Я видела, что вокруг нее была очень хрупкая атмосфера, что она чрезвычайно легко подвергалась воздействию полей других людей, особенно если другим было что-то от нее нужно. Она сразу чувствовала себя виноватой и пыталась удовлетворять желания других, и когда она делала это, она теряла себя. Я видела, что она была как бы "никем", когда она была с другими людьми. Тогда я решила, что мне нужно разгрузить мое поле, и после некоторой тренировки у меня стало получаться. Когда я сидела с ней, после того, как она поела, она становилась "кем-то" и открывала для себя совершенно новые вещи. В ней рождались новые мысли, и мы говорили и смеялись, и она отваживалась высказывать свои взгляды. Спустя какое-то время я научила ее, как ей нужно думать, чтобы быть "кем-то", даже если она чувствует угрозу со стороны других, за два месяца она научилась этому, и тогда ей сказали, что она выздоровела и может отправляться домой.
Через пару лет я встретила ее на улице, и она вся светилась. Она ходила в гимназию, у нее были хорошие отметки, она была стройной, но не тощей. Она рассказала, что она по-прежнему закрывала глаза и делала то же самое, что и тогда, когда мы тренировались вместе, и что когда она оказывается в критической ситуации, в фокус опять попадает проблема питания, но она может справляться с ней. Она также перестала бояться, что ее не любят родители. Во время ее болезни они оставили свои ожидания и требования и перестали хвалить ее за все, чтобы она постоянно становилась лучше и лучше. Это научило меня понимать разницу между признанием и похвалой.
Некоторые дети поступали с безобразными синяками, после каких-то странных происшествий. Я часто замечала в полях их родителей большие дыры, и их реакции были бурными и жесткими. Я видела, что они боятся и постоянно вынуждены обороняться. Иногда я устанавливала контакт с ребенком, и он находил безопасное место внутри себя и учился быть начеку.
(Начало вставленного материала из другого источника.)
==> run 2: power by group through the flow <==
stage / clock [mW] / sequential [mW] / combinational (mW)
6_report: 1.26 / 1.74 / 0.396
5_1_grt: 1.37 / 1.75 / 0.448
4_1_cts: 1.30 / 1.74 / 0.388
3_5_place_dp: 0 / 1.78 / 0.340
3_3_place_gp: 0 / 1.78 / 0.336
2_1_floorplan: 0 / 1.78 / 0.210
### src/rtl/wear_pacer.sv
// Epoch-paced write throttle: meters per-epoch writes, tracks the
// remaining budget and epochs, adapts a per-write delay each epoch and
// holds every page write for that delay.
// Assumes: cfg_* stable during reset; epoch_tick single-cycle pulses;
// wr_req held until wr_ack.
module wear_pacer #(
    parameter int unsigned BUDGET_W   = 32,
    parameter int unsigned EPOCH_W    = 16,
    parameter int unsigned PCNT_W     = 16,
    parameter int unsigned PAGE_BYTES = 4096,
    parameter int unsigned DELAY_W    = 8,
    parameter int unsigned DELAY_MAX  = 200,
    parameter int unsigned DELAY_STEP = 4
) (
    input  logic                clk,
    input  logic                rst_n,
    input  logic [BUDGET_W-1:0] cfg_budget,
    input  logic [EPOCH_W-1:0]  cfg_epochs,
    input  logic                epoch_tick,
    input  logic                wr_req,
    output logic                wr_ack,
    output logic                wr_stall,
    output logic [DELAY_W-1:0]  cur_delay,
    output logic [BUDGET_W-1:0] budget_left,
    output logic [EPOCH_W-1:0]  epochs_left
);
    localparam int unsigned WIDE_W = BUDGET_W + PCNT_W;

    logic [WIDE_W-1:0]   epoch_bytes;
    logic [WIDE_W-1:0]   pred_bytes;
    logic [BUDGET_W-1:0] capacity;

    wp_epoch_meter #(
        .PCNT_W(PCNT_W), .WIDE_W(WIDE_W), .PAGE_BYTES(PAGE_BYTES)
    ) u_meter (
        .clk(clk), .rst_n(rst_n), .epoch_tick(epoch_tick),
        .page_done(wr_ack), .epoch_bytes(epoch_bytes), .pred_bytes(pred_bytes)
    );

    wp_budget_tracker #(
        .BUDGET_W(BUDGET_W), .EPOCH_W(EPOCH_W), .WIDE_W(WIDE_W)
    ) u_tracker (
        .clk(clk), .rst_n(rst_n), .cfg_budget(cfg_budget), .cfg_epochs(cfg_epochs),
        .epoch_tick(epoch_tick), .epoch_bytes(epoch_bytes),
        .budget_left(budget_left), .epochs_left(epochs_left), .capacity(capacity)
    );

    wp_delay_adapter #(
        .BUDGET_W(BUDGET_W), .EPOCH_W(EPOCH_W), .WIDE_W(WIDE_W),
        .DELAY_W(DELAY_W), .DELAY_MAX(DELAY_MAX), .DELAY_STEP(DELAY_STEP)
    ) u_adapter (
        .clk(clk), .rst_n(rst_n), .epoch_tick(epoch_tick),
        .pred_bytes(pred_bytes), .capacity(capacity),
        .epochs_left(epochs_left), .delay(cur_delay)
    );

    wp_write_gate #(
        .DELAY_W(DELAY_W)
    ) u_gate (
        .clk(clk), .rst_n(rst_n), .wr_req(wr_req), .delay(cur_delay),
        .wr_ack(wr_ack), .wr_stall(wr_stall)
    );

endmodule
От этого ребенок, конечно, не удовлетворяется своей домашней средой, но, по крайней мере, находит маленький островок защищенности и мира со мной.
В это время я начала работать инструктором по плаванию. Много детей всех возрастов хотели научиться всем стилям плавания и обнаружить свои способности. Я ходила на курсы, потом сдала экзамен и получила диплом инструктора высшей категории. Летом: я работала в кассах открытого бассейна и время от времени исполняла роль инструктора по плаванию.
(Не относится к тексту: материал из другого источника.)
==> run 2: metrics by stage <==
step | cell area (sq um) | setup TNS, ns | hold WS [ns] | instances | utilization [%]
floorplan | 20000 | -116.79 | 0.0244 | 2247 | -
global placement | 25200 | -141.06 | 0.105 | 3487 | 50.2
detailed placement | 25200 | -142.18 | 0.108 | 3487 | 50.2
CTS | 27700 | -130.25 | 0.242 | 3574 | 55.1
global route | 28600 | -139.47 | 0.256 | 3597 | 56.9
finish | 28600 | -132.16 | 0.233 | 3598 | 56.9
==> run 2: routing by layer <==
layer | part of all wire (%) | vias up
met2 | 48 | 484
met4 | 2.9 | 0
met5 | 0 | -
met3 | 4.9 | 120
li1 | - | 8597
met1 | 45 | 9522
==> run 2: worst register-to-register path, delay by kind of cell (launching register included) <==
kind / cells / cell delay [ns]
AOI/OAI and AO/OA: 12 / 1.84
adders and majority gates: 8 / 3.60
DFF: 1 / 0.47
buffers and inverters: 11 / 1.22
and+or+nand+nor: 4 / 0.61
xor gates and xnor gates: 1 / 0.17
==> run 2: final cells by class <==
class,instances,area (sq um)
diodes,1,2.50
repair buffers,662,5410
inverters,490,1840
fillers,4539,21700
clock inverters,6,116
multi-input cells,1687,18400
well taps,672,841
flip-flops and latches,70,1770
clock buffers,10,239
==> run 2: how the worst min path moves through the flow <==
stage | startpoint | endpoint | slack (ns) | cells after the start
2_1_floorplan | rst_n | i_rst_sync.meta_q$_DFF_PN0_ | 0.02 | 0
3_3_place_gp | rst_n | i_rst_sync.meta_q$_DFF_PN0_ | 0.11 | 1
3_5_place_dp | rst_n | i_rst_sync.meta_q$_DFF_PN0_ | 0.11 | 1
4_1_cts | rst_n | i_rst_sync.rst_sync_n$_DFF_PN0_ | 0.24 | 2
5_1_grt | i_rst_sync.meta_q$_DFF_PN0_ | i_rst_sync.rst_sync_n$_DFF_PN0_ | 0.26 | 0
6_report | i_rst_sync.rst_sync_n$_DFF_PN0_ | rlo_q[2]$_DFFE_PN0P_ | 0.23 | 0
Я сразу заметила, что дети боялись воды, потому что у них был внутренний страх катастрофы. Часто страх возникал по вине родителей, или оттого, что с ними неосторожно обращались в воде. Я направляла свои усилия на то, чтобы как можно бережнее обращаться с их страхом, пока они не получат позитивное ощущение от плавания, и этот шаг часто оказывался решающим. К концу занятий многие дети полюбили воду и с удовольствием купались. Это было самое важное, если они еще и научались плавать, было хорошо, но это было не обязательно.